Seahorses are an iconic fish whose name is derived from the Greek word hippos which means horse. The scientific name Hippocampus combines horse with beast (kampos) to translate to horse beast. Interestingly, these are the mythological beasts that pulled Poseidon’s carriage.
Gibraltar is home to two known species of seahorses, Hippocampus hippocampus (short-snouted seahorse) and Hippocampus guttulatus (Long-snouted seahorse) and both are on the protected species list. Although seahorses are fish, they do not have scales like normal fish do. In fact, they have skin over some bony plates arranged in rings around their bodies and although cute, they certainly aren’t cuddly. They also have no caudal fin like most normal fish and swim with the beating of their dorsal fin which is pretty unusual.
Seahorses are known to be bad swimmers and tend to live in seagrass meadows in the demersal zone. Seagrasses weaken the flow of strong currents and this prevents the seahorses being swept away. The seagrasses also make a handy anchor for the seahorse to grab on to with their prehensile tail. Unfortunately, most of the native Gibraltar seagrass beds have disappeared due to commercial activities. On the upside, the Government is taking this very seriously and has declared a marine protected area around Seven Sisters where it is attempting to restore these habitats.
A common misconception is that seahorses mate for life. As with a few fish species, they tend to form pair bonds that last the breeding season but there are some species which form breeding groups. This helps to increase genetic diversity within populations which can often suffer from being isolated from neighbouring populations nearby.
Unknown to most people is the fact that seahorses can completely change the colour of their skin to increase camouflage. This does not happen instantly like with Octopus, but rather the change graduates over many days. The range of colours is also impressive too as they have been known to turn bright yellow and red to match debris in the sediment around their territory. Small, faster colour changes do also happen as part of the courtship display. Males and females often entwine tails and simultaneously change colours. This ritual can happen daily for weeks before mating will actually take place.
Once it has, the female passes the eggs to the male who take on complete single parent responsibility from this point on. Male seahorses brood their young in a pouch which provides the young eggs with oxygen and a protein called prolactin which is very similar to milk in mammals. All the eggs hatch inside the male’s pouch until the young have developed sufficiently and are released. This parental strategy ensures that baby seahorses have a relatively good survival chance. From each successful pairing, it is possible that around 1,500 fry are produced in a pouch with a volume of less than half a tablespoon.
But don’t let the cute demeanour fool you because these guys are highly veracious predators. A seahorse succeeds in devouring around 90% of its intended prey items. Compare that figure to the efficiency of a Great White Shark (Carcharodon carcharias) which only manages to eat about 55% of its target prey and you get an idea of the kind of deadly killers they actually are. They also have excellent eyesight and can move their eyes independently. This allows them to search for prey in front and behind them, simultaneously.
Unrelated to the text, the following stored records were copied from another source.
$ cat src/rtl/ch0re_ifetch_pkg.sv
// Shared types and constants for the instruction-fetch stage.
package ch0re_ifetch_pkg;

  localparam int unsigned XLEN = 64;
  localparam int unsigned ILEN = 32;

  // addi x0,x0,0
  localparam logic [ILEN-1:0] CH0RE_NOP = 32'h00000013;

  typedef enum logic [1:0] {
    IF_BOOT,
    IF_RUN,
    IF_FLUSH
  } ifetch_state_e;

  // Force a byte address onto a 32-bit instruction boundary.
  function automatic logic [XLEN-1:0] word_align(input logic [XLEN-1:0] addr);
    return addr & ~XLEN'(3);
  endfunction

endpackage

$ cat src/rtl/ch0re_ifetch_fifo.sv
// Small synchronous FIFO with flush; head is readable combinationally.
// Push and pop may coincide even when full.
module ch0re_fetch_fifo #(
  parameter int unsigned WIDTH = 32,
  parameter int unsigned DEPTH = 2,
  localparam int unsigned PTR_W = $clog2(DEPTH),
  localparam int unsigned CNT_W = PTR_W + 1
) (
  input  logic             clk,
  input  logic             rst_n,
  input  logic             push,
  input  logic [WIDTH-1:0] wdata,
  input  logic             pop,
  input  logic             flush,
  output logic [WIDTH-1:0] rdata,
  output logic             full,
  output logic             empty,
  output logic [CNT_W-1:0] count
);

  logic [WIDTH-1:0] mem [DEPTH];
  logic [PTR_W-1:0] wr_ptr;
  logic [PTR_W-1:0] rd_ptr;

  // Storage array; contents are don't-care until written.
  always_ff @(posedge clk) begin
    if (push && !flush) begin
      mem[wr_ptr] <= wdata;
    end
  end

  // Pointers and occupancy; flush wins over push/pop.
  always_ff @(posedge clk or negedge rst_n) begin
    if (!rst_n) begin
      wr_ptr <= '0;
      rd_ptr <= '0;
      count  <= '0;
    end else if (flush) begin
      wr_ptr <= '0;
      rd_ptr <= '0;
      count  <= '0;
    end else begin
      if (push) wr_ptr <= wr_ptr + PTR_W'(1);
      if (pop)  rd_ptr <= rd_ptr + PTR_W'(1);
      count <= count + CNT_W'(push) - CNT_W'(pop);
    end
  end

  assign rdata = mem[rd_ptr];
  assign full  = (count == CNT_W'(DEPTH));
  assign empty = (count == '0);

  a_no_overflow: assert property (@(posedge clk) disable iff (!rst_n)
    !(push && full && !pop && !flush));
  a_no_underflow: assert property (@(posedge clk) disable iff (!rst_n)
    !(pop && empty && !flush));

endmodule

$ cat src/rtl/ch0re_ifetch.sv
// Instruction-fetch stage: owns the PC, issues in-order word fetches,
// buffers responses and hands {instr, pc} to the decoder.
// Optional macro CH0RE_IFETCH_PERF_EN adds fetched/flushed event counters.
module ch0re_ifetch
  import ch0re_ifetch_pkg::*;
#(
  parameter logic [XLEN-1:0] RESET_PC   = 64'h0,
  parameter int unsigned     FIFO_DEPTH = 2,
  parameter logic [ILEN-1:0] NOP_INSTR  = CH0RE_NOP
) (
  input  logic            clk,
  input  logic            rst_n,
  output logic            o_imem_req,
  output logic [XLEN-1:0] o_imem_addr,
  input  logic            i_imem_gnt,
  input  logic            i_imem_rvalid,
  input  logic [ILEN-1:0] i_imem_rdata,
  input  logic            i_stall,
  input  logic            i_redirect,
  input  logic [XLEN-1:0] i_redirect_pc,
  output logic            o_valid,
  output logic [ILEN-1:0] o_instr,
  output logic [XLEN-1:0] o_pc
`ifdef CH0RE_IFETCH_PERF_EN
  ,
  output logic [31:0]     o_perf_fetched,
  output logic [31:0]     o_perf_flushed
`endif
);

  localparam int unsigned CNT_W = $clog2(FIFO_DEPTH) + 1;
  localparam int unsigned SUM_W = CNT_W + 1;

  ifetch_state_e   state_q, state_d;
  logic [XLEN-1:0] fetch_pc_q;
  logic [XLEN-1:0] last_pc_q;
  logic [CNT_W-1:0] outstanding_q;
  logic [CNT_W-1:0] drop_cnt_q, drop_cnt_d;

  logic             credit_ok;
  logic             push_data;
  logic             flush;
  logic             pop;
  logic             gnt_hs;
  logic [CNT_W-1:0] rvalid_dec;

  logic [ILEN-1:0]  d_rdata;
  logic             d_full, d_empty;
  logic [CNT_W-1:0] d_count;
  logic [XLEN-1:0]  t_rdata;
  logic             t_full, t_empty;
  logic [CNT_W-1:0] t_count;

  assign rvalid_dec = CNT_W'(i_imem_rvalid);
  assign credit_ok  = (SUM_W'(d_count) + SUM_W'(outstanding_q)) < SUM_W'(FIFO_DEPTH);

  // Next state, issue and response acceptance; redirect overrides everything.
  always_comb begin
    state_d    = state_q;
    o_imem_req = 1'b0;
    push_data  = 1'b0;
    flush      = 1'b0;
    drop_cnt_d = drop_cnt_q;
    case (state_q)
      IF_BOOT: begin
        state_d = IF_RUN;
      end
      IF_RUN: begin
        if (i_redirect) begin
          flush      = 1'b1;
          drop_cnt_d = outstanding_q - rvalid_dec;
          if (drop_cnt_d != '0) state_d = IF_FLUSH;
        end else begin
          o_imem_req = credit_ok;
          push_data  = i_imem_rvalid;
        end
      end
      IF_FLUSH: begin
        if (i_imem_rvalid) begin
          drop_cnt_d = drop_cnt_q - CNT_W'(1);
          if (drop_cnt_q == CNT_W'(1)) state_d = IF_RUN;
        end
      end
      default: begin
        state_d = IF_BOOT;
      end
    endcase
  end

  assign gnt_hs      = o_imem_req & i_imem_gnt;
  assign o_imem_addr = fetch_pc_q;
  assign o_valid     = !d_empty && (state_q == IF_RUN);
  assign o_instr     = d_empty ? NOP_INSTR : d_rdata;
  assign o_pc        = d_empty ? last_pc_q : t_rdata;
  assign pop         = o_valid && !i_stall && !i_redirect;

  // FSM state register.
  always_ff @(posedge clk or negedge rst_n) begin
    if (!rst_n) state_q <= IF_BOOT;
    else        state_q <= state_d;
  end

  // PC, in-flight/drop counters and the PC shown while the buffer is empty.
  always_ff @(posedge clk or negedge rst_n) begin
    if (!rst_n) begin
      fetch_pc_q    <= RESET_PC;
      last_pc_q     <= RESET_PC;
      outstanding_q <= '0;
      drop_cnt_q    <= '0;
    end else begin
      drop_cnt_q    <= drop_cnt_d;
      outstanding_q <= outstanding_q + CNT_W'(gnt_hs) - rvalid_dec;
      if (i_redirect)  fetch_pc_q <= word_align(i_redirect_pc);
      else if (gnt_hs) fetch_pc_q <= fetch_pc_q + XLEN'(4);
      if (pop) last_pc_q <= t_rdata;
    end
  end

  ch0re_fetch_fifo #(.WIDTH(ILEN), .DEPTH(FIFO_DEPTH)) u_data_fifo (
    .clk   (clk),
    .rst_n (rst_n),
    .push  (push_data),
    .wdata (i_imem_rdata),
    .pop   (pop),
    .flush (flush),
    .rdata (d_rdata),
    .full  (d_full),
    .empty (d_empty),
    .count (d_count)
  );

  // PC tags are pushed at grant so each response inherits its request address.
  ch0re_fetch_fifo #(.WIDTH(XLEN), .DEPTH(FIFO_DEPTH)) u_tag_fifo (
    .clk   (clk),
    .rst_n (rst_n),
    .push  (gnt_hs),
    .wdata (fetch_pc_q),
    .pop   (pop),
    .flush (flush),
    .rdata (t_rdata),
    .full  (t_full),
    .empty (t_empty),
    .count (t_count)
  );

`ifdef CH0RE_IFETCH_PERF_EN
  logic dropped;
  assign dropped = i_imem_rvalid &&
                   ((state_q == IF_FLUSH) || ((state_q == IF_RUN) && i_redirect));

  // Event counters; both wrap.
  always_ff @(posedge clk or negedge rst_n) begin
    if (!rst_n) begin
      o_perf_fetched <= '0;
      o_perf_flushed <= '0;
    end else begin
      o_perf_fetched <= o_perf_fetched + 32'(pop);
      o_perf_flushed <= o_perf_flushed + (flush ? 32'(d_count) : 32'd0) + 32'(dropped);
    end
  end
`endif

  a_rvalid_needs_outstanding: assert property (@(posedge clk) disable iff (!rst_n)
    !(i_imem_rvalid && (outstanding_q == '0)));
  a_tag_tracks_data: assert property (@(posedge clk) disable iff (!rst_n)
    (state_q == IF_FLUSH) ||
    (SUM_W'(t_count) == SUM_W'(d_count) + SUM_W'(outstanding_q)));
  a_tag_empty_implies_data_empty: assert property (@(posedge clk) disable iff (!rst_n)
    !(t_empty && !d_empty));
  a_no_grant_when_tag_full: assert property (@(posedge clk) disable iff (!rst_n)
    !(t_full && gnt_hs));
  a_no_push_when_data_full: assert property (@(posedge clk) disable iff (!rst_n)
    !(d_full && push_data && !pop));

endmodule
They feed on tiny crustaceans called Mysis which are floating in the surrounding water. They have also been known to feed on small planktonic fish and have a distinct dislike for anything dead. This dislike extends so far that it is a huge endeavour to train seahorses to eat dead mysis in aquariums, making their presence pretty rare.
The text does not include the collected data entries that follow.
**config.mk**
```make
export PLATFORM = sky130hd
export DESIGN_NAME = aes_block_loader
export DESIGN_NICKNAME = d
export VERILOG_FILES = /design/src/rtl/aes_block_loader.sv
export SDC_FILE = /design/constraint.sdc
export NUM_CORES = 1
export LEC_CHECK = 0
export CORE_ASPECT_RATIO = 1.2
export CORE_UTILIZATION = 55
export CTS_BUF_LIST = sky130_fd_sc_hd__clkbuf_8
export DETAILED_ROUTE_END_ITERATION = 8
export PLACE_DENSITY = 0.88
export SLEW_MARGIN = 25
export SYNTH_ARGS = -nofsm -noshare
export SYNTH_HDL_FRONTEND = slang
export SYNTH_SLANG_ARGS = --single-unit
```
**constraint.sdc**
```tcl
create_clock -name clk -period 3.6 [get_ports clk]
set_clock_uncertainty 0.15 [all_clocks]
set_input_delay 0.36 -clock clk [delete_from_list [all_inputs] [get_ports clk]]
set_output_delay 0.36 -clock clk [all_outputs]
set_load 0.01 [all_outputs]
```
Irrespective of their hunting prowess, human impact has been highly detrimental to these beautiful creatures. Loss of habitat is the main culprit responsible for the decline in abundance locally. Plans to develop a known seahorse nursery site at Rosia Bay have been blocked out of protection concerns; an important first step in ensuring their continued presence along the Gibraltar coastline.
The next and most important step must be to successfully restore the seagrass beds which were commonly found within the bay. There is little hope of continuing to have these exceptional fish on our doorstep should we not succeed in this effort. One way would be to ban any activity which causes benthic disturbances like trawling or anchor drags within specific protected reserves. By simply allowing the grasses to re-establish themselves we would be increasing restored habitat range for the seahorses; their numbers should quickly increase.
Further, regular benthic surveys should help determine the rates of seagrass regrowth and identify any issues which may be hampering their establishment. This would also allow for constant tweaking of the protected area to maximise results.
It would be very sad to see such a flagship species completely disappear from our coastline due to indifference or negligence. But, unfortunately, as a species, humans have a pretty poor conservational track record, when cash is involved. This would essentially condemn seahorses, much like the Gods that once rode them, to be confined to a dusty book somewhere in a Mythology section of library.